Exercise
What is wanted is an exact copy of the lines from the top of the listing through the line containing "starts the dump".

Records supplied
### src/source/histogram_defines.svh
// Histogram engine widths and counts
// Shared by the package and every RTL block of the pixel histogram engine

`ifndef HISTOGRAM_DEFINES_SVH
`define HISTOGRAM_DEFINES_SVH

`define PIXEL_WIDTH      8      // bits per pixel
`define PIXELS_PER_WORD  16     // pixels in one input word
`define BUS_WIDTH        128    // SRAM data bus
`define ADDR_WIDTH       16     // SRAM address, top bit selects the bank

`define BIN_COUNT        256    // one bin per pixel value
`define COUNT_WIDTH      19     // enough for a 640x480 image in one bin
`define SLICE_WIDTH      5      // one word gives 0 to 16 hits per bin

`define BINS_PER_WORD    4      // count fields per scratch write
`define FIELD_WIDTH      32     // each count is zero-extended to this
`define BLOCK_COUNT      64     // scratch words per dump

// read address to accumulated word
`define PIPE_DEPTH       3

`endif

### src/source/histogramPkg.sv
// Histogram engine types
// Controller states and the packed bundles passed between the blocks

`include "histogram_defines.svh"

package histogramPkg;

    typedef enum logic [2:0]
    {
        stateIdle,
        stateScan,
        stateDrain,
        stateDump,
        stateHold
    } controlState_t;

    typedef struct packed
    {
        logic bank;     // selects the upper half of both SRAMs
        logic start;    // level, held by the host for the whole run
    } hostControl_t;

    typedef logic [`PIXELS_PER_WORD-1:0][`PIXEL_WIDTH-1:0] pixelWord_t;

    typedef struct packed
    {
        logic                                   valid;
        logic [`BIN_COUNT-1:0][`SLICE_WIDTH-1:0] count;   // hits per bin in one word
    } binSlice_t;

    typedef logic [`BINS_PER_WORD-1:0][`COUNT_WIDTH-1:0] countBlock_t;

    typedef struct packed
    {
        logic                   enable;
        logic [`ADDR_WIDTH-1:0] address;
        logic [`BUS_WIDTH-1:0]  data;
    } memWrite_t;

endpackage

### src/source/histogramControl.sv
// Histogram run sequencer
// Issues the image read addresses, waits out the pipeline, starts the dump
// and holds done until the host releases start

`timescale 1ns/1ns
`include "histogram_defines.svh"

module histogramControl
#(
    parameter logic [`ADDR_WIDTH-2:0]  ImageBase = '0,
    parameter logic [`COUNT_WIDTH-1:0] WordCount = 19'd10
)
(
    input  logic                        clock,
    input  logic                        reset,
    input  histogramPkg::hostControl_t  hostControl,
    input  logic                        dumpDone,
    output logic [`ADDR_WIDTH-1:0]      readAddress,
    output logic                        readStrobe,
    output logic                        clear,
    output logic                        dumpStart,
    output logic                        bank,
    output logic                        done
);
    import histogramPkg::*;

    controlState_t                      state;
    logic [`COUNT_WIDTH-1:0]            wordIndex;
    logic [`COUNT_WIDTH-1:0]            nextIndex;
    logic [$clog2(`PIPE_DEPTH)-1:0]     drainCount;

    assign nextIndex = wordIndex + 1'b1;

    // last drain cycle, the final word lands in the accumulators on this edge
    assign dumpStart = (state == stateDrain) && (drainCount == `PIPE_DEPTH - 1);

    always_ff @(posedge clock)
    begin
        if (reset)
        begin
            state       <= stateIdle;
            wordIndex   <= '0;
            drainCount  <= '0;
            readAddress <= '0;
            readStrobe  <= 1'b0;
            clear       <= 1'b0;
            bank        <= 1'b0;
            done        <= 1'b0;
        end
        else
        begin
            clear <= 1'b0;
            case (state)
                stateIdle:
                begin
                    if (hostControl.start)
                    begin
                        state       <= stateScan;
                        bank        <= hostControl.bank;
                        clear       <= 1'b1;
                        wordIndex   <= '0;
                        readAddress <= {hostControl.bank, ImageBase};
                        readStrobe  <= 1'b1;
                    end
                end
                stateScan:
                begin
                    if (wordIndex == WordCount - 1'b1)
                    begin
                        state      <= stateDrain;
                        readStrobe <= 1'b0;   // last address stays on the bus
                        drainCount <= '0;
                    end
                    else
                    begin
                        wordIndex   <= nextIndex;
                        readAddress <= {bank, ImageBase} + `ADDR_WIDTH'(nextIndex);
                    end
                end
                stateDrain:
                begin
                    drainCount <= drainCount + 1'b1;
                    if (dumpStart)
                        state <= stateDump;
                end
                stateDump:
                begin
                    if (dumpDone)
                    begin
                        state <= stateHold;
                        done  <= 1'b1;
                    end
                end
                stateHold:
                begin
                    if (!hostControl.start)   // host has seen done
                    begin
                        state <= stateIdle;
                        done  <= 1'b0;
                    end
                end
                default: state <= stateIdle;
            endcase
        end
    end

endmodule

### config.mk
export PLATFORM = sky130hd
export DESIGN_NAME = histogramControl
export DESIGN_NICKNAME = d
export VERILOG_FILES = /design/src/source/histogramPkg.sv /design/src/source/histogramControl.sv
export VERILOG_INCLUDE_DIRS = /design/src /design/src/source
export SDC_FILE = /design/constraint.sdc
export NUM_CORES = 1
export LEC_CHECK = 0
export ABC_CLOCK_PERIOD_IN_PS = 2150
export BUFFER_PORTS_ARGS = -buffer_cell sky130_fd_sc_hd__buf_2
export CAP_MARGIN = 20
export CORE_MARGIN = 1
export CORE_UTILIZATION = 34
export DETAILED_ROUTE_END_ITERATION = 12
export GPL_TIMING_DRIVEN = 1
export MAX_ROUTING_LAYER = met4
export SETUP_SLACK_MARGIN = 0.2
export SLEW_MARGIN = 20
export SYNTH_ARGS = -nofsm -noshare
export SYNTH_HDL_FRONTEND = slang
export SYNTH_SLANG_ARGS = --single-unit
### constraint.sdc
create_clock -name clock -period 2.15 [get_ports clock]
set_clock_uncertainty 0.1 [all_clocks]
set_input_delay 0.43 -clock clock [delete_from_list [all_inputs] [get_ports clock]]
set_output_delay 0.43 -clock clock [all_outputs]
set_load 0.05 [all_outputs]
==> metrics.md, run 1 <==
| Metric | Value |
|---|---|
| Top_reg_cell synth | dfxtp_1 |
| Worst setup EP type | output port |
| Detailed Route Iter0 Violations | 92 |
| Die W | 74.75 um |
| Largest net degree at the start of global routing | 34 |
| Slew @ Worst Pin | 0.6623 ns |
| Sequential fraction of the synthesis area | 32.27% |
| Setup WS pre-CTS | 0.2785 ns |
| Mapped Cells | 215 |
| Leakage | 0.0007774 uW |
| Highest-count cells in the layout ignoring fill and taps | 29 x nand2_1, 25 x dfxtp_1, 24 x buf_2, 14 x a2111o_1, 14 x a21oi_1 |
| Netlist cell types | 46 |
| Clock Path Buffers | 2 |
| Die area | 5587 sq um |
| I/O pins | 26 |
| Wire per inst | 13.82 um |
| Post-synth EDFFs | 0 |
| Cts hold-fix bufs | 0 |
| #FFs+latches synth | 29 |
| CTS tree | yes |
| CTS Buf Count | 5 |
| # clock sinks | 29 |
| VDD IR-drop max | 0.2394 mV |
| Reg2Reg Setup Slack | 0.33 ns |
| Most common cell after layout, fill and taps aside | nand2_1 |
| Avg Inst Size Synth | 8.368 sq um |
| FP Rows | 26 |
| Crit path time final | 1.827 ns |
| Final number of setup-violating endpoints | 0 |
| Final hold vios | 0 |
| Outcome | finished, final reports clean |
| Mapped Nets | 223 |
| Worst endpoint required time | 1.62 ns |
| Synth Warn # | 0 |
| Area Overhead vs Synth | 13.35% |
| Class of the worst hold path | in2reg |
| Finished Core Util | 39.93% |
| Cell area power density | 648.3 nW/um^2 |
| RSZ-0062 raised after global routing | false |
| Core footprint | 5107 sq um |
| ANT nets after route | 0 |
| Setup ws final | 0.3227 ns |
| ANT cells | 0 |
| Crit Path Class | reg2out |
| Layout cells sized above 1 | 26.84% |
| Max Slew Vio Count | 0 |
| Via count | 1598 |
| Htree depth | 2 |
| Final TNS setup | 0 ns |
| Worst slew margin | 55.69% |
| WL final | 4160 um |
| DR pass1 iterations | 4 |
| Max Cap Viol | 0 |
| GPL Wtd Cong | 0.8217 |
| Final HPWL DP | 2916 um |
| Total Routing Usage GR | 16.61% |
| Mapped cell area | 1799 sq um |
| Ys async rst share | 0% |
| CP Max Fanout | 10 |
| FMAX | 547.3 MHz |
| Die Ht | 74.75 um |
| Grt total ovfl | 0 |
| Fin crit share | 84.99% |
| Clk Latency, worst-skew pair | 0.28 ns |
| CP startpoint kind | register |
| Initial Utilization | 35.23% |
| Port Buf Inserts | 25 |
| Post-DR vias/cell | 5.309 |
| Vias in the first global route | 1339 |
| CTS root buffer | clkbuf_8 |
| Initial antenna violation count | 0 |
| Clk slew on worst S/H paths | 0.06 ns |
| Final nets | 238 |
| # DRC | 0 |
| Worst path arrival time | 1.30 ns |
| First-pass GRT wire length | 6734 um |
## where the power goes
part	internal, uW	leakage (uW)	switching [uW]	total, uW
clock	230	0.0000395	208	437
combinational	101	0.000501	203	304
sequential	561	0.000237	20.1	581
total	892	0.000777	431	1320
## worst max-delay path: stages, from the launching register on
cell	delay (ns)
dfxtp_1	0.31
buf_4	0.16
nor2_2	0.14
and3_1	0.18
clkbuf_4	0.22
## registers in the layout (all words and copies together), names as in the netlist
signal / cells
drainCount: 2
state: 3
bank: 1
done: 1
wordIndex: 4
readAddress: 16
clear: 1
readStrobe: 1
## what timing repair did
item	in CTS	in global routing
setup buffers	0	1
resized for setup	0	13
endpoints found under the hold margin	0	0
setup endpoints to repair	0	24
## synth_stat cells, drive strengths merged, types with 5 or more instances
master   instances  area (sq um)
dfxtp           29         580.6
nand2           29         108.9
buf             26         196.4
a2111o          14         157.7
a21oi           14         70.07
nand3           12         60.06
o2111ai          8         70.07
nand4            7         43.79
o21ai            7         38.78
nor2             6         22.52
and3             5         32.53
clkbuf           5         18.77
## metrics by stage
step | cell area (sq um) | hold slack [ns] | total power [uW] | cells
global route | 2039 | 0.3020 | 1390 | 301
CTS | 1987 | 0.2940 | 1323 | 300
floorplan | 1799 | 0.3494 | 815.2 | 215
finish | 2039 | 0.2963 | 1322 | 301
global placement | 1907 | 0.3742 | 886.2 | 292
detailed placement | 1907 | 0.3667 | 886.7 | 292
## final cells by class
class,count,area [sq um]
Multi-Input combinational cell,150,1022
Timing Repair Buffer,39,245.2
Tap cell,70,87.58
Inverter,5,18.77
Fill cell,523,3068
Sequential cell,29,585.6
Clock buffer,8,80.08
## cells by family after synthesis
group                    synth area share (%)
XOR/XNOR                               0.4869
buffers and inverters                   13.00
AND/OR/NAND/NOR                         24.76
AO/OA/AOI/OAI                           26.29
flip-flops                              32.27
multiplexers                            1.113
adder cells (fa/ha/maj)                 2.086
## worst paths after layout
kind	from	to	cells after the start
max	state[0]	dumpStart	4
min	hostControl[1]	bank	3
max reg2reg	readAddress[9]	wordIndex[18]	5
min reg2reg	drainCount[0]	drainCount[0]	2
## per-layer routing
metal,track usage (%),vias to the layer above,routed length [um]
met2,24.22,28,1850
met4,5.031,0,46
li1,-,831,-
met3,4.150,4,125
met5,-,-,0
met1,22.51,735,2138
(Power assumes the default switching activity.)
==> run 2, diff against run 1 <==
ABC_AREA = 1   (was unset)
ABC_CLOCK_PERIOD_IN_PS = 1500   (was 2150)
clock period = 1.5 ns   (was 2.15 ns; I/O delays follow)
==> metrics.md, run 2 <==
| Metric | Value |
|---|---|
| Pwr Total | 3985 uW (+200%) |
| Detailed Route Iter0 Violations | 196 (+110%) |
| Multi-input logic area | 1346 sq um (+32%) |
| CP Max Fanout | 10 (unchanged) |
| Final nets | 386 (+62%) |
| R2R Path Start | readAddress[1] |
| Via count | 2284 (+43%) |
| Worst endpoint required time | 1.64 ns (+0.02 ns) |
| Crit Path Class | reg2reg |
| FMAX | 641.1 MHz |
| CTS root buffer | clkbuf_8 |
| Ys async rst share | 0% (unchanged) |
| Metal2 WL | 3239 um (+75%) |
| Outcome | complete, but fails checks |
| Post-route insts no fill | 449 (+49%) |
| Port Buf Inserts | 25 (unchanged) |
| Post-DR vias/cell | 5.087 (-4.2%) |
| Final number of setup-violating endpoints | 17 (+17) |
| Die W | 76.60 um (+2.5%) |
| Highest-count cells in the layout ignoring fill and taps | 60 x nand2_1, 42 x buf_4, 28 x nand3_1, 26 x inv_1, 24 x buf_6 |
| Worst setup EP type | register |
| ANT cells | 0 (unchanged) |
| Initial Utilization | 36.12% (+0.89 points) |
| Routed wl met3 | 387 um (+210%) |
| CP cell instances | inv_2 > ha_4 > nand3_2 > nor2_2 > nand3_2 > a21oi_4 > buf_12 > buf_4 > nor2_1 > nor2_1 |
| Sequential fraction of the synthesis area | 30.69% (-1.6 points) |
| CTS Buf Count | 5 (unchanged) |
| # DRC | 0 (unchanged) |
| Layout cells sized above 1 | 53.30% (+26 points) |
| Most common cell after layout, fill and taps aside | nand2_1 |
| Leakage | 0.001351 uW (+74%) |
| WL final | 6337 um (+52%) |
| # clock sinks | 29 (unchanged) |
| Avg Inst Size Synth | 6.285 sq um (-25%) |
| Slowest-stage cell, CP | dfxtp_2 |
| Max Slew Vio Count | 0 (unchanged) |
| Clock Path Buffers | 2 (unchanged) |
| Die area | 5867 sq um (+5.0%) |
| Cell area power density | 1240 nW/um^2 (+91%) |
| Class of the worst hold path | in2reg |
| Max reg flops | 16 (unchanged) |
| CTS tree | yes |
| Top sig layer | met4 |
| First-pass GRT wire length | 10170 um (+51%) |
| Met1 Routed Length | 2519 um (+18%) |
| Cts hold-fix bufs | 0 (unchanged) |
| Count leader, synth | nand2_1 |
| Final Instance Area | 3214 sq um (+58%) |
| Setup ws final | -0.05986 ns (-0.3826 ns) |
| Synth top cells by count | 75 x nand2_1, 40 x nor2_1, 39 x nand3_1, 33 x inv_1, 29 x dfxtp_1 |
| Total Routing Usage GR | 23.12% (+6.5 points) |
| Htree depth | 2 (unchanged) |
| Fin crit share | 104.0% |
| Fin Hold WS | 0.1611 ns (-0.1351 ns) |
| Final HPWL DP | 4296 um (+47%) |
| Max Cap Viol | 0 (unchanged) |
| Wire per inst | 14.11 um (+2.1%) |
| Placed cells | 420 (+44%) |
| CP startpoint | readAddress[1] |
| Post-synth EDFFs | 0 (unchanged) |
| Mapped Nets | 309 (+39%) |
| Dpl cell area | 2338 sq um (+23%) |
| Reg area | 629.4 sq um (+7.5%) |
| Core footprint | 5238 sq um (+2.5%) |
| HP Start | hostControl[1] |
| Fillers | 457 (-13%) |
| Failing checks | negative setup slack |
| GPL Wtd Cong | 0.8805 (+7.2%) |
| Worst path arrival time | 1.70 ns (+0.40 ns) |
| Dominant cell type by area after synthesis | dfxtp_1 |
| Largest regs | readAddress (16), wordIndex (4), state (3) |
| Top_reg_cell synth | dfxtp_1 |
| FP Rows | 26 (unchanged) |
| Clk slew on worst S/H paths | 0.07 ns (about the same) |
| Area Overhead vs Synth | 69.91% |
| Initial antenna violation count | 0 (unchanged) |
| RSZ-0062 raised after global routing | true |
| I/O pins | 26 (unchanged) |
| Synth Warn # | 0 (unchanged) |
| Crit path max-delay family | simple AND/OR/NAND/NOR gates |
| Grt total ovfl | 0 (unchanged) |
| Worst slew margin | 81.16% (+25 points) |
| DR pass1 iterations | 4 (unchanged) |
| VDD IR-drop max | 1.150 mV (+380%) |
| Slew @ Worst Pin | 0.2805 ns (-0.3818 ns) |
| Vias in the first global route | 2211 (+65%) |
| Mapped Cells | 301 (+40%) |
| #FFs+latches synth | 29 (unchanged) |
| Worst path bufs/invs | 3 (+1) |
| Mapped cell area | 1892 sq um (+5.1%) |
| Crit path largest cell delay | 0.34 ns (+0.03 ns) |
| Largest net degree at the start of global routing | 19 (-44%) |
| Final hold vios | 0 (unchanged) |
| Synth top area share | 30.69% (-1.6 points) |
| Clk Latency, worst-skew pair | 0.30 ns (+0.02 ns) |
| Die Ht | 76.60 um (+2.5%) |
| CP startpoint kind | register |
| Crit path time final | 1.560 ns |
| Most flops, register | readAddress |
| Netlist cell types | 25 (-46%) |
| Synth top area cells | dfxtp_1 31%, nand2_1 15%, nand3_1 10% |
| ANT nets after route | 0 (unchanged) |
run 2: cell types whose count changed after synthesis, sizes merged, moves of 4 or more:
cell / change
a21oi: +11
buf: -7
nand3: +28
nor3: +4
and4: -4
o2111ai: -8
and3: -5
inv: +29
nor2: +37
a2111o: -14
nand2: +46
a31oi: -4
run 2: layout make-up:
class,instances,share of cell area (%)
clock buffers,7,2.686
inverters,33,4.399
flip-flops and latches,29,19.58
repair buffers,91,27.79
clock inverters,1,0.9342
well taps,70,2.725
multi-input cells,218,41.88
run 2: where the power goes:
part | internal (uW) | switching [uW] | leakage (uW)
logic | 873 | 1230 | 0.00104
registers | 892 | 113 | 0.000248
clock network | 541 | 335 | 0.0000585
run 2: through the flow:
step	utilization [%]	TNS (ns)	setup slack, ns
final	61.37	-0.6023	-0.05986
after global routing	61.37	-1.931	-0.1282
after CTS	57.84	-0.2971	-0.04879
after detailed placement	44.65	-0.3164	-0.06469
after global placement	44.65	-0.04656	-0.02909
after floorplan	-	0	0.03614
run 2: timing repair:
| item | in CTS | in global routing |
|---|---|---|
| endpoints found under the hold margin | 0 | 0 |
| setup buffers | 18 | 3 |
| pin swaps | 19 | 11 |
| endpoints found under the setup margin | 43 | 48 |
| resized for setup | 141 | 49 |
| cloned | 0 | 0 |
run 2: per-layer routing:
layer | vias to the layer above | track usage, %
met5 | - | -
met1 | 1062 | 25.95
met3 | 16 | 4.431
li1 | 1114 | -
met4 | 0 | 11.15
met2 | 92 | 39.28
run 2: worst paths after layout:
kind                                  endpoint  slack [ns]  cells after the start
worst max-delay path            readAddress[1]       -0.06                     10
worst min-delay path                      bank        0.16                      3
worst min register to register   drainCount[0]        0.35                      1
worst max register to register  readAddress[1]       -0.06                     10
run 2: kinds of logic (layout without fill, tap and decap cells):
kind of cell | after synthesis | in the layout | share of synthesized area [%]
AND/OR/NAND/NOR | 179 | 179 | 41.80
buffers and inverters | 54 | 132 | 14.75
AO/OA/AOI/OAI | 36 | 36 | 10.78
flip-flops | 29 | 29 | 30.69
adder cells (fa/ha/maj) | 3 | 3 | 1.984
run 2: tightest hold or removal path: cells and delay by family:
kind                   cells  cell delay [ns]
AO/OA/AOI/OAI              1             0.08
buffers and inverters      1             0.09
AND/OR/NAND/NOR            1             0.05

Reply to the task
### src/source/histogram_defines.svh
// Histogram engine widths and counts
// Shared by the package and every RTL block of the pixel histogram engine

`ifndef HISTOGRAM_DEFINES_SVH
`define HISTOGRAM_DEFINES_SVH

`define PIXEL_WIDTH      8      // bits per pixel
`define PIXELS_PER_WORD  16     // pixels in one input word
`define BUS_WIDTH        128    // SRAM data bus
`define ADDR_WIDTH       16     // SRAM address, top bit selects the bank

`define BIN_COUNT        256    // one bin per pixel value
`define COUNT_WIDTH      19     // enough for a 640x480 image in one bin
`define SLICE_WIDTH      5      // one word gives 0 to 16 hits per bin

`define BINS_PER_WORD    4      // count fields per scratch write
`define FIELD_WIDTH      32     // each count is zero-extended to this
`define BLOCK_COUNT      64     // scratch words per dump

// read address to accumulated word
`define PIPE_DEPTH       3

`endif

### src/source/histogramPkg.sv
// Histogram engine types
// Controller states and the packed bundles passed between the blocks

`include "histogram_defines.svh"

package histogramPkg;

    typedef enum logic [2:0]
    {
        stateIdle,
        stateScan,
        stateDrain,
        stateDump,
        stateHold
    } controlState_t;

    typedef struct packed
    {
        logic bank;     // selects the upper half of both SRAMs
        logic start;    // level, held by the host for the whole run
    } hostControl_t;

    typedef logic [`PIXELS_PER_WORD-1:0][`PIXEL_WIDTH-1:0] pixelWord_t;

    typedef struct packed
    {
        logic                                   valid;
        logic [`BIN_COUNT-1:0][`SLICE_WIDTH-1:0] count;   // hits per bin in one word
    } binSlice_t;

    typedef logic [`BINS_PER_WORD-1:0][`COUNT_WIDTH-1:0] countBlock_t;

    typedef struct packed
    {
        logic                   enable;
        logic [`ADDR_WIDTH-1:0] address;
        logic [`BUS_WIDTH-1:0]  data;
    } memWrite_t;

endpackage

### src/source/histogramControl.sv
// Histogram run sequencer
// Issues the image read addresses, waits out the pipeline, starts the dump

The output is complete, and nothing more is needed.